魔の神様から貰ったリストにそんなスキルは無かったが、あちらからの入手が出来ないのならと願望を口にする。

 「すまないが、複製という魔法もスキルも存在しない」

 「・・・残念です」

 「其方等のイベントリには量の制限が無い。時も流れておらん。大量に手に入れて、保管しておくが良い」

 「そうします。あ、米はありますか?」

 「魔族の国の一部地域では食べられておるよ」

 「では、そこを目的地にします」

 気持ちが激しく上がり下がりした所為で、精神的疲労を感じた千華は、補填と米がある事に満足して、再び主張を始めた腹に促されて箸を手に取る。

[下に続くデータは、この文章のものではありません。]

[src/rtl/adc_ddr_writer_if.sv]
// Memory write-port bundle between adc_ddr_writer (master) and a memory controller (slave).
// A transfer happens on any cycle where Wr_Req and Wr_Ack are both high.
interface adc_ddr_writer_if #(
  parameter int ADDR_W = 32
);
  logic              Wr_Req;
  logic [ADDR_W-1:0] Wr_Addr;
  logic [31:0]       Wr_Data;
  logic              Wr_Ack;

  modport master (output Wr_Req, Wr_Addr, Wr_Data, input Wr_Ack);
  modport slave  (input Wr_Req, Wr_Addr, Wr_Data, output Wr_Ack);
endinterface

[src/rtl/adc_ddr_writer.sv]
// Packs 16-bit ADC samples into 32-bit words, buffers them and streams them to a memory write port.
// Optional macro ACQ_HEADER_EN prepends a {16'hA5A5, length} header word to every capture.
module adc_ddr_writer #(
  parameter int FIFO_DEPTH = 8,
  parameter int ADDR_W     = 32
) (
  input  logic              Clk,
  input  logic              Rst_n,
  input  logic [15:0]       ADC_Data,
  input  logic              ADC_Conv_Done,
  input  logic              DDR_WR_Start,
  input  logic [ADDR_W-1:0] Base_Addr,
  input  logic [15:0]       Acq_Length,
  adc_ddr_writer_if.master  wr,
  output logic              Busy,
  output logic              Acq_Done,
  output logic              Overflow
);

  localparam int PTR_W = $clog2(FIFO_DEPTH);
  localparam int CNT_W = PTR_W + 1;

  typedef enum logic [1:0] {
    S_IDLE    = 2'd0,
    S_CAPTURE = 2'd1,
    S_DRAIN   = 2'd2,
    S_DONE    = 2'd3
  } state_t;

`ifdef ACQ_HEADER_EN
  // A zero-length capture still has its header word to write out.
  localparam state_t ZERO_LEN_STATE = S_DRAIN;
`else
  localparam state_t ZERO_LEN_STATE = S_DONE;
`endif

  state_t            state, state_nxt;

  // Capture bookkeeping
  logic [15:0]       remaining;
  logic              half;
  logic [15:0]       low_half;
  logic [ADDR_W-1:0] addr;

  // FSM-decoded strobes
  logic              start_acc;
  logic              take;
  logic              last_take;
  logic              push;
  logic [31:0]       push_word;

  // Word buffer
  logic [31:0]       mem [FIFO_DEPTH];
  logic [PTR_W-1:0]  wr_ptr, rd_ptr;
  logic [CNT_W-1:0]  count;
  logic              empty, full;
  logic              do_push, pop;

  assign empty     = (count == '0);
  assign full      = (count == CNT_W'(FIFO_DEPTH));
  assign do_push   = push & ~full;
  assign pop       = wr.Wr_Req & wr.Wr_Ack;
  assign last_take = take & (remaining == 16'd1);

  // ---------------------------------------------------------------------------
  // FSM: state register
  // ---------------------------------------------------------------------------
  always_ff @(posedge Clk or negedge Rst_n) begin
    if (!Rst_n) state <= S_IDLE;
    else        state <= state_nxt;
  end

  // FSM: next-state logic
  always_comb begin
    // NOTE: every combinationally assigned signal gets a default first so no latch is inferred.
    state_nxt = state;
    case (state)
      S_IDLE:    if (DDR_WR_Start) state_nxt = (Acq_Length == 16'd0) ? ZERO_LEN_STATE : S_CAPTURE;
      S_CAPTURE: if (last_take)    state_nxt = S_DRAIN;
      S_DRAIN:   if (empty)        state_nxt = S_DONE;
      S_DONE:                      state_nxt = S_IDLE;
      default:                     state_nxt = S_IDLE;
    endcase
  end

  // FSM: output decode
  always_comb begin
    start_acc = 1'b0;
    take      = 1'b0;
    push      = 1'b0;
    push_word = '0;
    Busy      = 1'b0;
    Acq_Done  = 1'b0;
    case (state)
      S_IDLE: begin
        if (DDR_WR_Start) begin
          start_acc = 1'b1;
`ifdef ACQ_HEADER_EN
          push      = 1'b1;
          push_word = {16'hA5A5, Acq_Length};
`endif
        end
      end
      S_CAPTURE: begin
        Busy = 1'b1;
        if (ADC_Conv_Done) begin
          take = 1'b1;
          if (half) begin
            push      = 1'b1;
            push_word = {ADC_Data, low_half};
          end else if (remaining == 16'd1) begin
            // Odd length: the final sample goes out alone with a zero upper half.
            push      = 1'b1;
            push_word = {16'h0000, ADC_Data};
          end
        end
      end
      S_DRAIN: Busy = 1'b1;
      S_DONE: begin
        Busy     = 1'b1;
        Acq_Done = 1'b1;
      end
      default: ;
    endcase
  end

  // ---------------------------------------------------------------------------
  // Capture counters, packing register, write address and overflow flag
  // ---------------------------------------------------------------------------
  always_ff @(posedge Clk or negedge Rst_n) begin
    if (!Rst_n) begin
      remaining <= '0;
      half      <= 1'b0;
      low_half  <= '0;
      addr      <= '0;
      Overflow  <= 1'b0;
    end else begin
      if (start_acc) begin
        remaining <= Acq_Length;
        half      <= 1'b0;
        addr      <= Base_Addr;
        Overflow  <= 1'b0;
      end else begin
        if (take) begin
          // Dropped words still consume their samples, so the count always advances.
          remaining <= remaining - 16'd1;
          if (!half && !last_take) begin
            half     <= 1'b1;
            low_half <= ADC_Data;
          end else begin
            half     <= 1'b0;
          end
        end
        if (pop)          addr     <= addr + ADDR_W'(4);
        if (push && full) Overflow <= 1'b1;
      end
    end
  end

  // ---------------------------------------------------------------------------
  // Word buffer
  // ---------------------------------------------------------------------------
  always_ff @(posedge Clk or negedge Rst_n) begin
    if (!Rst_n) begin
      wr_ptr <= '0;
      rd_ptr <= '0;
      count  <= '0;
    end else begin
      if (do_push) wr_ptr <= wr_ptr + PTR_W'(1);
      if (pop)     rd_ptr <= rd_ptr + PTR_W'(1);
      case ({do_push, pop})
        2'b10:   count <= count + CNT_W'(1);
        2'b01:   count <= count - CNT_W'(1);
        default: ;
      endcase
    end
  end

  // NOTE: storage is deliberately not reset; reads are qualified by the occupancy count instead.
  always_ff @(posedge Clk) begin
    if (do_push) mem[wr_ptr] <= push_word;
  end

  assign wr.Wr_Req  = ~empty;
  assign wr.Wr_Addr = addr;
  assign wr.Wr_Data = empty ? 32'h0 : mem[rd_ptr];

endmodule
`src/rtl/imm_pkg.sv`:
```
// Shared constants for the immediate-generation stage: format codes and
// the skid-buffer state encoding.
package imm_pkg;

  localparam logic [2:0] EXT_I     = 3'b000;
  localparam logic [2:0] EXT_B     = 3'b001;
  localparam logic [2:0] EXT_U     = 3'b010;
  localparam logic [2:0] EXT_JAL   = 3'b011;
  localparam logic [2:0] EXT_S     = 3'b100;
  localparam logic [2:0] EXT_Z     = 3'b101;
  localparam logic [2:0] EXT_SHAMT = 3'b110;
  localparam logic [2:0] EXT_RSV   = 3'b111;

  typedef enum logic [1:0] {
    S_EMPTY = 2'd0,
    S_ONE   = 2'd1,
    S_TWO   = 2'd2
  } state_t;

endpackage

```
`src/rtl/imm_decode.sv`:
```
// Combinational immediate extractor: picks one of the RV immediate formats
// and widens it to XLEN (sign- or zero-extended depending on the format).
module imm_decode
  import imm_pkg::*;
#(
  parameter int XLEN = 32
) (
  input  logic [31:0]     i_instruction,
  input  logic [2:0]      i_sext_type,
  output logic [XLEN-1:0] o_imm
);

  logic [31:0] w_imm32;
  logic        w_zext;
  logic [31:0] w_i;

  assign w_i = i_instruction;

  always_comb begin
    w_imm32 = 32'd0;
    w_zext  = 1'b0;
    case (i_sext_type)
      EXT_B:     w_imm32 = {{19{w_i[31]}}, w_i[31], w_i[7], w_i[30:25], w_i[11:8], 1'b0};
      EXT_U:     w_imm32 = {w_i[31:12], 12'd0};
      EXT_JAL:   w_imm32 = {{11{w_i[31]}}, w_i[31], w_i[19:12], w_i[20], w_i[30:21], 1'b0};
      EXT_S:     w_imm32 = {{20{w_i[31]}}, w_i[31:25], w_i[11:7]};
      EXT_Z: begin
        w_zext  = 1'b1;
        w_imm32 = {27'd0, w_i[19:15]};
      end
      EXT_SHAMT: begin
        w_zext  = 1'b1;
        // RV64 shift amounts carry a sixth bit in instr[25]
        w_imm32 = (XLEN == 64) ? {26'd0, w_i[25:20]} : {27'd0, w_i[24:20]};
      end
      default:   w_imm32 = {{20{w_i[31]}}, w_i[31:20]};
    endcase
  end

  assign o_imm = w_zext ? XLEN'(w_imm32) : XLEN'($signed(w_imm32));

endmodule

```
`src/rtl/imm_ext_stage.sv`:
```
// Registered immediate-generation stage with optional PC-relative target,
// 2-entry skid buffer (registered in_ready) and synchronous flush.
module imm_ext_stage
  import imm_pkg::*;
#(
  parameter int XLEN      = 32,
  parameter bit PC_TARGET = 1'b1,
  parameter int TAG_W     = 5
) (
  input  logic             clk,
  input  logic             rst_n,
  input  logic             flush,
  input  logic             in_valid,
  output logic             in_ready,
  input  logic [31:0]      instruction,
  input  logic [2:0]       sext_type,
  input  logic [XLEN-1:0]  pc,
  input  logic [TAG_W-1:0] in_tag,
  output logic             out_valid,
  input  logic             out_ready,
  output logic [XLEN-1:0]  imm_D,
  output logic [XLEN-1:0]  target,
  output logic [TAG_W-1:0] out_tag
);

  state_t           r_state;
  state_t           w_state_next;
  logic             r_in_ready;
  logic             r_out_valid;
  logic [XLEN-1:0]  r_main_imm;
  logic [XLEN-1:0]  r_main_tgt;
  logic [TAG_W-1:0] r_main_tag;
  logic [XLEN-1:0]  r_skid_imm;
  logic [XLEN-1:0]  r_skid_tgt;
  logic [TAG_W-1:0] r_skid_tag;

  logic [XLEN-1:0]  w_imm;
  logic [XLEN-1:0]  w_tgt;
  logic             w_in_fire;
  logic             w_out_fire;
  logic             w_load_main;
  logic             w_load_skid;
  logic             w_skid_to_main;

  imm_decode #(
    .XLEN(XLEN)
  ) u_decode (
    .i_instruction(instruction),
    .i_sext_type  (sext_type),
    .o_imm        (w_imm)
  );

  generate
    if (PC_TARGET) begin : g_target
      assign w_tgt = pc + w_imm;
    end else begin : g_no_target
      logic w_unused_pc;
      assign w_unused_pc = ^pc;
      assign w_tgt       = '0;
    end
  endgenerate

  assign w_in_fire  = in_valid & r_in_ready;
  assign w_out_fire = r_out_valid & out_ready;

  always_comb begin
    w_state_next   = r_state;
    w_load_main    = 1'b0;
    w_load_skid    = 1'b0;
    w_skid_to_main = 1'b0;
    if (flush) begin
      // Anything accepted this cycle is dropped; a concurrent output
      // handshake has already been seen downstream.
      w_state_next = S_EMPTY;
    end else begin
      case (r_state)
        S_EMPTY: begin
          if (w_in_fire) begin
            w_state_next = S_ONE;
            w_load_main  = 1'b1;
          end
        end
        S_ONE: begin
          if (w_in_fire && w_out_fire) begin
            w_load_main = 1'b1;
          end else if (w_in_fire) begin
            w_state_next = S_TWO;
            w_load_skid  = 1'b1;
          end else if (w_out_fire) begin
            w_state_next = S_EMPTY;
          end
        end
        S_TWO: begin
          if (w_out_fire) begin
            w_state_next   = S_ONE;
            w_skid_to_main = 1'b1;
          end
        end
        default: w_state_next = S_EMPTY;
      endcase
    end
  end

  always_ff @(posedge clk or negedge rst_n) begin
    if (!rst_n) begin
      r_state     <= S_EMPTY;
      r_in_ready  <= 1'b1;
      r_out_valid <= 1'b0;
    end else begin
      r_state     <= w_state_next;
      r_in_ready  <= (w_state_next != S_TWO);
      r_out_valid <= (w_state_next != S_EMPTY);
    end
  end

  always_ff @(posedge clk or negedge rst_n) begin
    if (!rst_n) begin
      r_main_imm <= '0;
      r_main_tgt <= '0;
      r_main_tag <= '0;
    end else if (w_load_main) begin
      r_main_imm <= w_imm;
      r_main_tgt <= w_tgt;
      r_main_tag <= in_tag;
    end else if (w_skid_to_main) begin
      r_main_imm <= r_skid_imm;
      r_main_tgt <= r_skid_tgt;
      r_main_tag <= r_skid_tag;
    end
  end

  always_ff @(posedge clk or negedge rst_n) begin
    if (!rst_n) begin
      r_skid_imm <= '0;
      r_skid_tgt <= '0;
      r_skid_tag <= '0;
    end else if (w_load_skid) begin
      r_skid_imm <= w_imm;
      r_skid_tgt <= w_tgt;
      r_skid_tag <= in_tag;
    end
  end

  assign in_ready  = r_in_ready;
  assign out_valid = r_out_valid;
  assign imm_D     = r_main_imm;
  assign target    = r_main_tgt;
  assign out_tag   = r_main_tag;

endmodule

```
`config.mk`:
```
export PLATFORM = sky130hd
export DESIGN_NAME = imm_ext_stage
export DESIGN_NICKNAME = d
export VERILOG_FILES = /design/src/rtl/imm_pkg.sv /design/src/rtl/imm_decode.sv /design/src/rtl/imm_ext_stage.sv
export SDC_FILE = /design/constraint.sdc
export NUM_CORES = 1
export LEC_CHECK = 0
export ABC_AREA = 1
export BUFFER_PORTS_ARGS = -buffer_cell sky130_fd_sc_hd__buf_2
export CORE_AREA = 5 5 133 135
export CTS_BUF_LIST = sky130_fd_sc_hd__clkbuf_16
export DETAILED_ROUTE_END_ITERATION = 10
export DIE_AREA = 0 0 138 140
export PLACE_DENSITY = 0.76
export SLEW_MARGIN = 10
export SYNTH_ARGS = -nofsm -noshare
export SYNTH_HDL_FRONTEND = slang
export SYNTH_HIERARCHICAL = 1
export SYNTH_SLANG_ARGS = --single-unit
export TNS_END_PERCENT = 100
```
`constraint.sdc`:
```
create_clock -name clk -period 4.8 [get_ports clk]
set_input_delay 0.24 -clock clk [delete_from_list [all_inputs] [get_ports clk]]
set_output_delay 0.24 -clock clk [all_outputs]
set_load 0.02 [all_outputs]
```
==> metrics.cfg <==
[yosys]
synth_area_leaders = dfrtp_1 (40%), nand2_1 (22%), inv_1 (8.1%)
syn_avg_cell_area_um2 = 6.787
syn_area_mm2 = 0.008830
ys_seq_area_frac = 0.4026
synth_area_leader_cell = dfrtp_1
synth_fp_nets = 1410
synth_cells = 1301
async_flop_share = 1.000
synth_top_area_frac = 0.3996
synth_edf_count = 0
synthDistinctLibCells = 35
synth.ff_latch_count = 142
yosysMostFrequentCell = nand2_1
ys.flop_type = dfrtp_1
yosysWarningCount = 6
synthTopCellsByCount = nand2_1 (523), inv_1 (190), dfrtp_1 (141)

[pwr]
clockPowerShare = 0.272
combinationalPowerShare = 0.347
peakVddDrop_mv = 0.2835
netSwitchingFraction = 0.3764
power_switching_mw = 1.934
p_seq_frac = 0.381
powerDensity_mw_per_mm2 = 500.1
p_leak_nw = 5.848
p_int_mw = 3.204

[floorplan]
die_height_um = 140
ios = 148
design.core.area_mm2 = 0.01635
start_util = 0.5401
num_rows = 47
dieArea_mm2 = 0.01932
chipWidth_um = 138

[grt]
antenna_found_initial = 0
grt_use_total = 0.2539
gr-total-overflow = 0
grt_pass1_vias = 8142
grt_pass1_wl_um = 40210
grt_max_degree = 96

[outcome]
status = complete, no violations

[worst_setup_path]
crit_top_cell = inv_2
cp_slowest_stage_delay_ps = 850
worst-path-buf-inv = 4
critPathMaxFanout = 63
slowest_stage = inv_2
cp.arrival_ps = 3430
worst_path_dominant_cell_family = buffers and inverters
end_kind = register
required_ps = 5120
path_class = register to register
path_cells = nand2_1 -> inv_2 -> o21ai_2 -> nor2_4 -> inv_2 -> nand2_2 -> inv_2 -> mux2i_1 -> inv_1
critPathLaunchType = register

[timing]
fin_skew_ps = 5.462
max_freq_ghz = 0.3213
min_period_ps = 3112
fin_setup_tns_ps = 0
slew_headroom = 0.2468
tightest_slew_ps = 1128
slew_violations = 0
setup_viol = 0
hold_viol = 0
grt_setup_unrepaired = false
fin_crit_sh = 0.6483
holdWs_ps = 36.69

[drt]
vias_per_cell = 5.097
first_pass_iters = 6
wire_per_inst_um = 14.39
vias = 8450
routed_wl_um = 23850
drc = 0
initialDrtViolationCount = 699
drtAntennaViolNets = 0

[clocking]
cts_hold_buf = 1
clock_latency_ps = 420
cts_resized = 0
htreeDepth = 4
ctsLongestPathBuffers = 2
cts_tree = yes
cts_sinks = 142
numCtsBuffers = 17
clkTransAtPathRegs_ps = 60
root_buffer = clkbuf_16
post-cts-setup-buffers = 0

[placed_design]
gp_congestion = 0.9128
dp_hpwl_um = 17690
io_buffers = 140

[finish]
syn2layout_area_growth_pct = 16.38
nFillCells = 1569
final_nets = 1534
drive_above_1_share = 0.1378

[worst_hold_path]
hp-class = input pin to register

[run]
drv_cap = 0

 魔の神様はそれを見て自分用のお茶とお菓子を出し、千華の書いた魔法とスキルの希望リストを手に取り、目を通す。

 「追加は3つと、ポーション?」

 「はい。ポーションや回復薬のような物があるのなら、簡単な物の作り方を教えて欲しいんです」

 「ふむ、収入の為か?」

 「はい、そうです。今の私に現金を稼ぐ手段はありませんから」

 「なるほど、良かろう。薬は私の領分では無いが、薬神に初級の薬師スキルを付けてもらうようにしよう」

 「ありがとうございます!」

 これで、収入源が確保出来ると、喜ぶ。

 「他のスキルだが、なかなか面白い偏りだな。うむ。この3つは検討しておこう」

 「ありがとうございます」

 あれもこれも欲しがらなかったのは正解だったようだ。満足そうに頷く魔の神様に、ホッと胸をなで下ろす。

 「では、今日を除いて3日のうちに、持って行く物を決めるように」

 「はい」

 「決まったら、そこの棚にある玉を割って知らせるように。でわ」

 そうして魔の神様は、お茶を飲みながらふっと消える。

 「割る?」

 神様を呼び出す方法は、思いの外アグレッシブルだった。